» **Try it**:
Transcribe the data below verbatim from the line with "Total negative setup" to the line with "Routed wire length". Include both of those lines.

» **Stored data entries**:

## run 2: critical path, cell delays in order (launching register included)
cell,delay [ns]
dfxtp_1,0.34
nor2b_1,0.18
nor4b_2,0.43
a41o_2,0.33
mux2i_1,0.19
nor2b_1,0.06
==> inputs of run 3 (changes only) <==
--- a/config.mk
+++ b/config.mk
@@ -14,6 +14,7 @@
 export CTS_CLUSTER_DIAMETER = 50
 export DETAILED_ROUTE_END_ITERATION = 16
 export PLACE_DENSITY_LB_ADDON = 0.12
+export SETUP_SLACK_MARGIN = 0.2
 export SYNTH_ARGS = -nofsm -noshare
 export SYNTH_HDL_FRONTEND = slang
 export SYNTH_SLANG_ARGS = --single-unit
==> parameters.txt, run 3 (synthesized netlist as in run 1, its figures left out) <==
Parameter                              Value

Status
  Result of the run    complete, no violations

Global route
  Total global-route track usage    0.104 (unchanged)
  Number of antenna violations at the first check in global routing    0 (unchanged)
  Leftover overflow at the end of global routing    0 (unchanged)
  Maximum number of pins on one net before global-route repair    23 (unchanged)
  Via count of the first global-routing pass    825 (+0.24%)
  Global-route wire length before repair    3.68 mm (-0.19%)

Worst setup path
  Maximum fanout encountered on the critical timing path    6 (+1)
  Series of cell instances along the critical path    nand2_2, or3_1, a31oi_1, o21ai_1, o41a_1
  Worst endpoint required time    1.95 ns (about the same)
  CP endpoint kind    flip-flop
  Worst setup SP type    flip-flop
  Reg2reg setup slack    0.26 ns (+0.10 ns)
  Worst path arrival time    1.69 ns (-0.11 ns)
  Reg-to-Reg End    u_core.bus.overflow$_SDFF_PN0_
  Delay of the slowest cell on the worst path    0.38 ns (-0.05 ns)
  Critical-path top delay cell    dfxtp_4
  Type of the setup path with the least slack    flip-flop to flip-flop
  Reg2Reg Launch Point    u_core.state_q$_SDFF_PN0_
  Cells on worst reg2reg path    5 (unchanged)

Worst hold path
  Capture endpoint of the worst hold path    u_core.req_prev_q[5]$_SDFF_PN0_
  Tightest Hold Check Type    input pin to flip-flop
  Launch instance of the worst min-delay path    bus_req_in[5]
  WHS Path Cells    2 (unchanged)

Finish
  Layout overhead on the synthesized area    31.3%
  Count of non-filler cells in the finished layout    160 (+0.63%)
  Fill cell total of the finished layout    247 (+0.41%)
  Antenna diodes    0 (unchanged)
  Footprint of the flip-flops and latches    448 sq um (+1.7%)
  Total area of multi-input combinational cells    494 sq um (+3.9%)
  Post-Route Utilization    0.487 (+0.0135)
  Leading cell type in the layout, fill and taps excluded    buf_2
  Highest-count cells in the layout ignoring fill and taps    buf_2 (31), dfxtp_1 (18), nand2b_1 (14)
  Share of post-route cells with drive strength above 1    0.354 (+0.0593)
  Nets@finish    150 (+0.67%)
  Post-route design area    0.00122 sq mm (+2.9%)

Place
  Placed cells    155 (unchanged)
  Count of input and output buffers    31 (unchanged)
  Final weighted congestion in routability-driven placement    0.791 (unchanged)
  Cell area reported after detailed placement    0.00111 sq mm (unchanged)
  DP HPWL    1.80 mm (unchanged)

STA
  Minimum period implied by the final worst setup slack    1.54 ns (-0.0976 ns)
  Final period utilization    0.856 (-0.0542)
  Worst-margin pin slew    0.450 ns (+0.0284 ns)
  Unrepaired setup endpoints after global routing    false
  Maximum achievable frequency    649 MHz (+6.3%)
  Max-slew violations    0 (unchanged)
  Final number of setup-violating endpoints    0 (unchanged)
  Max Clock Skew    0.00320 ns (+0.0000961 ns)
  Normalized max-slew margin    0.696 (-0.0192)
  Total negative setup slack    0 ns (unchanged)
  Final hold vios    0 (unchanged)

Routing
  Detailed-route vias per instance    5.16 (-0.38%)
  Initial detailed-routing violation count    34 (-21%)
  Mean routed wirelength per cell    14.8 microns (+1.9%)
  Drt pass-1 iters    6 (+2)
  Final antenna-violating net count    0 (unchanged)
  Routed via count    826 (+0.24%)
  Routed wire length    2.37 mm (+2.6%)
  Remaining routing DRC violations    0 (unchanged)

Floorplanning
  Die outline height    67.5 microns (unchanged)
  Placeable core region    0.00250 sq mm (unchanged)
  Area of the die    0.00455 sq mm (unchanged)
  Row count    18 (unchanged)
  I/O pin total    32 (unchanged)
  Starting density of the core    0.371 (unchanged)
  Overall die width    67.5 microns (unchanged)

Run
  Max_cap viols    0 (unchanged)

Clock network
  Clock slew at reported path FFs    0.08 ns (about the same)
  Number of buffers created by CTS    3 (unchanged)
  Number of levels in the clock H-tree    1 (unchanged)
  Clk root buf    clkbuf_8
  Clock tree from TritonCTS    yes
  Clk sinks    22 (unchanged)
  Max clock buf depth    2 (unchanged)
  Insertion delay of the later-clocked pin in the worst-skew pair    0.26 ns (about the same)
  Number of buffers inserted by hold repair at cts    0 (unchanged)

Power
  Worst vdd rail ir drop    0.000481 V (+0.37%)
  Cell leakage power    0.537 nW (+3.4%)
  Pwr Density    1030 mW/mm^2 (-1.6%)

...

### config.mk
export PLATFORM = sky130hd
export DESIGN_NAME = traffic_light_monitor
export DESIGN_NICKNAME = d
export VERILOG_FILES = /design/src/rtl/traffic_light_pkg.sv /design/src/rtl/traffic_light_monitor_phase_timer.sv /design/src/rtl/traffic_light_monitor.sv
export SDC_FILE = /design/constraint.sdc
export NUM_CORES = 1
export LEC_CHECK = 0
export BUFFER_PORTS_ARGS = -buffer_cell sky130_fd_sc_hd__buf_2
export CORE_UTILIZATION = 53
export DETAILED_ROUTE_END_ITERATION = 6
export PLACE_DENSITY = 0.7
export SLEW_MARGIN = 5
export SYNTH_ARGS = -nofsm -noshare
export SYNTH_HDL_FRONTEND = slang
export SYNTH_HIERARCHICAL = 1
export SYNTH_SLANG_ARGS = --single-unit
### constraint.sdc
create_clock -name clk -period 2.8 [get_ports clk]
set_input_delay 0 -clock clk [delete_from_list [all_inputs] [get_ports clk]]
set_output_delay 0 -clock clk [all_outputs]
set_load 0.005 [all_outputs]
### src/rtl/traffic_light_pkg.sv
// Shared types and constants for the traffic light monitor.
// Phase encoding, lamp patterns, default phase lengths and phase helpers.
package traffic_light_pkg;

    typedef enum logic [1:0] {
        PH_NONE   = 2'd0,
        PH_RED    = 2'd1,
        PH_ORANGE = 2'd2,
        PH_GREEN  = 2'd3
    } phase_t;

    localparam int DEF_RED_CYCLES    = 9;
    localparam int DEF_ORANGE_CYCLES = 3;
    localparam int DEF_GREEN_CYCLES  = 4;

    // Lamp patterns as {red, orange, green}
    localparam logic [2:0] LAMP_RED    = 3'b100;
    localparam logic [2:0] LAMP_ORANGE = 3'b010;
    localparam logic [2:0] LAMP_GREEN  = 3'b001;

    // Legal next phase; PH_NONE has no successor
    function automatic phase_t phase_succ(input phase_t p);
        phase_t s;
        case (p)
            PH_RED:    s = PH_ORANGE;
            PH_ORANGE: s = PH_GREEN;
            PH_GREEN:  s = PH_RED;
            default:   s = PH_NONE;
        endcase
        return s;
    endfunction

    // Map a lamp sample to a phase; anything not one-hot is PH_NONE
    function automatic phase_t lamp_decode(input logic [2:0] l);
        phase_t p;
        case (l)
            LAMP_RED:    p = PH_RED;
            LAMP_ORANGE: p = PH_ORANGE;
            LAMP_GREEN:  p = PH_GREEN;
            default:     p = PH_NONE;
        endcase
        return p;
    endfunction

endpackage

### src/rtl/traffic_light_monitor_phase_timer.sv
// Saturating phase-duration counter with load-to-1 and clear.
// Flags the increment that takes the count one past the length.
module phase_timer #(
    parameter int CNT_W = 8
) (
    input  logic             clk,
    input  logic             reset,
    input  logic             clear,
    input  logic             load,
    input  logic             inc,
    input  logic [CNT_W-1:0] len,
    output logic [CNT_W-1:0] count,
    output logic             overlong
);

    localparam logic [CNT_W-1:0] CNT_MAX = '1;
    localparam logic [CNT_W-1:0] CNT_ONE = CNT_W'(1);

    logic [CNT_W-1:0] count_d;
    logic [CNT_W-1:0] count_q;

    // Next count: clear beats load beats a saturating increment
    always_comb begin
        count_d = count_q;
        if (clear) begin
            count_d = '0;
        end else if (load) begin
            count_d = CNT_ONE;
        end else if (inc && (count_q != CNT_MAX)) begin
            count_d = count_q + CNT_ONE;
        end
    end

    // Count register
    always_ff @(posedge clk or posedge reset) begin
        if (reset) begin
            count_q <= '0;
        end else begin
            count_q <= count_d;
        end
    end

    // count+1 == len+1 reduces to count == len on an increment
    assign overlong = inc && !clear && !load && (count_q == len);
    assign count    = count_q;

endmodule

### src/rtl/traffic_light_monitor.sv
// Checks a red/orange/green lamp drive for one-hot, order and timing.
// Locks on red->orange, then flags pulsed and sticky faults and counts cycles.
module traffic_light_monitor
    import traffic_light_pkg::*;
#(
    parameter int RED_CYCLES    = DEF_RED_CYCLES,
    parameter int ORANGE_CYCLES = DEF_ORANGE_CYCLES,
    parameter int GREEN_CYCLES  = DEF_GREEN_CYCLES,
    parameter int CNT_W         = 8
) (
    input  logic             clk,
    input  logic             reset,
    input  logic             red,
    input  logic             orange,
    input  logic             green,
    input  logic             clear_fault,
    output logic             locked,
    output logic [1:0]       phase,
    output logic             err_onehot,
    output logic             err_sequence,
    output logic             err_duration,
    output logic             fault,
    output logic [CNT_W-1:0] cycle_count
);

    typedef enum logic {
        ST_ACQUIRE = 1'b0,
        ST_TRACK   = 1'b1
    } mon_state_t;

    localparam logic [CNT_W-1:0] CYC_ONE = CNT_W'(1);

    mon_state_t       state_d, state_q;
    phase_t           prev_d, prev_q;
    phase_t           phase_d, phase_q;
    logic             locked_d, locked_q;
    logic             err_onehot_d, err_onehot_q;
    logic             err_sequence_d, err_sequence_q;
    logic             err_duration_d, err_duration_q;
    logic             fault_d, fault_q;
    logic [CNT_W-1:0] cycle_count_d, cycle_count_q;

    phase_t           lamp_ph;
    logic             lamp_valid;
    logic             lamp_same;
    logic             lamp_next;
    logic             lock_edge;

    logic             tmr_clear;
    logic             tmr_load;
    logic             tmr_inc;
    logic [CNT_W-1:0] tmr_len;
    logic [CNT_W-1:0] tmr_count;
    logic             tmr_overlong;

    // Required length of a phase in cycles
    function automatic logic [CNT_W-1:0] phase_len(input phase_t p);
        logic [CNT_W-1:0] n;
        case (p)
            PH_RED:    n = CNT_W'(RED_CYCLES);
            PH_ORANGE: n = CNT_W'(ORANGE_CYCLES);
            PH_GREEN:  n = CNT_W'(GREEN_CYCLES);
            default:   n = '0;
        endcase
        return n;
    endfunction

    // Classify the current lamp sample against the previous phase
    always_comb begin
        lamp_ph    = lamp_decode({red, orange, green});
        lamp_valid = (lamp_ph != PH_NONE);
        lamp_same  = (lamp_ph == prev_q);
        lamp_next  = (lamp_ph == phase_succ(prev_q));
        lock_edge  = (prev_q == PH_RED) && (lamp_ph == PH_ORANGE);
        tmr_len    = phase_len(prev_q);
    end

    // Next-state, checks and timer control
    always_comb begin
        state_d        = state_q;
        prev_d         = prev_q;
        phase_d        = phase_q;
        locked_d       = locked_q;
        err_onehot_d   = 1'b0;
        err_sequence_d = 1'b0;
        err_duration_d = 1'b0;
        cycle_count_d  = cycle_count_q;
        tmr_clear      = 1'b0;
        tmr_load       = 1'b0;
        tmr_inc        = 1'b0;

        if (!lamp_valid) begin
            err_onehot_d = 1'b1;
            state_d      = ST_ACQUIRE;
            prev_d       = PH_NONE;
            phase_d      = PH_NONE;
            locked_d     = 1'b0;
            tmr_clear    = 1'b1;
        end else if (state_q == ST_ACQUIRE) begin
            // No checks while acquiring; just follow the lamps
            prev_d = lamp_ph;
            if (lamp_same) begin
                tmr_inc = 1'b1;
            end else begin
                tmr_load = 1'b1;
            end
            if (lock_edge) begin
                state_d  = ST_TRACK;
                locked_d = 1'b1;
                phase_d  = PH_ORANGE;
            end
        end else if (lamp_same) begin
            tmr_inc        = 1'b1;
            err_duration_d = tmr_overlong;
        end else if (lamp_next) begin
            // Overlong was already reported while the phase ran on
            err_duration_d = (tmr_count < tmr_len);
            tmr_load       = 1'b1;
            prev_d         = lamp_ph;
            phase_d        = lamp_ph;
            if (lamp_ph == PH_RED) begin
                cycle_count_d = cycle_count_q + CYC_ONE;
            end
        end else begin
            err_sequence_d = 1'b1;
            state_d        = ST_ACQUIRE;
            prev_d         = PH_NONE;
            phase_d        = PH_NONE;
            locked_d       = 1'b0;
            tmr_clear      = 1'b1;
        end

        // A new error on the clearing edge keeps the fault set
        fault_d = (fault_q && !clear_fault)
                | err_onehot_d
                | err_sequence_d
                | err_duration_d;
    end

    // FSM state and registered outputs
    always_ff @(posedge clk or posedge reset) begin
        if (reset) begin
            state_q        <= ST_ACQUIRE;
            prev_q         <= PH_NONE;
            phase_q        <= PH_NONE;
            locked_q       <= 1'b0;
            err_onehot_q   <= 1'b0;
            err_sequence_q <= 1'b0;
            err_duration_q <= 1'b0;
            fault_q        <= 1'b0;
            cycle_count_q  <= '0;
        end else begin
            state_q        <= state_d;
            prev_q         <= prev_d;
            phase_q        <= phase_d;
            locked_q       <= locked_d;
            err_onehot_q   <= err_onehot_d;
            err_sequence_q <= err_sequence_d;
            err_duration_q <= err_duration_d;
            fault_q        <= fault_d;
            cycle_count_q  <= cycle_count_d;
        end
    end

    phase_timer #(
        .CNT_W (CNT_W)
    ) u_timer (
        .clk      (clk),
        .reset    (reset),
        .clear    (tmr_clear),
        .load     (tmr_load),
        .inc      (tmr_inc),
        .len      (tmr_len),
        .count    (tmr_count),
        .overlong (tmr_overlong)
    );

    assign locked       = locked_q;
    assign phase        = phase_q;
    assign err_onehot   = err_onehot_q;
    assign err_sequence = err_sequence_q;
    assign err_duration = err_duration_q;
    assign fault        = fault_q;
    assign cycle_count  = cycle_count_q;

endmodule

» **Solved exercise**:
  Total negative setup slack    0 ns (unchanged)
  Final hold vios    0 (unchanged)

Routing
  Detailed-route vias per instance    5.16 (-0.38%)
  Initial detailed-routing violation count    34 (-21%)
  Mean routed wirelength per cell    14.8 microns (+1.9%)
  Drt pass-1 iters    6 (+2)
  Final antenna-violating net count    0 (unchanged)
  Routed via count    826 (+0.24%)
  Routed wire length    2.37 mm (+2.6%)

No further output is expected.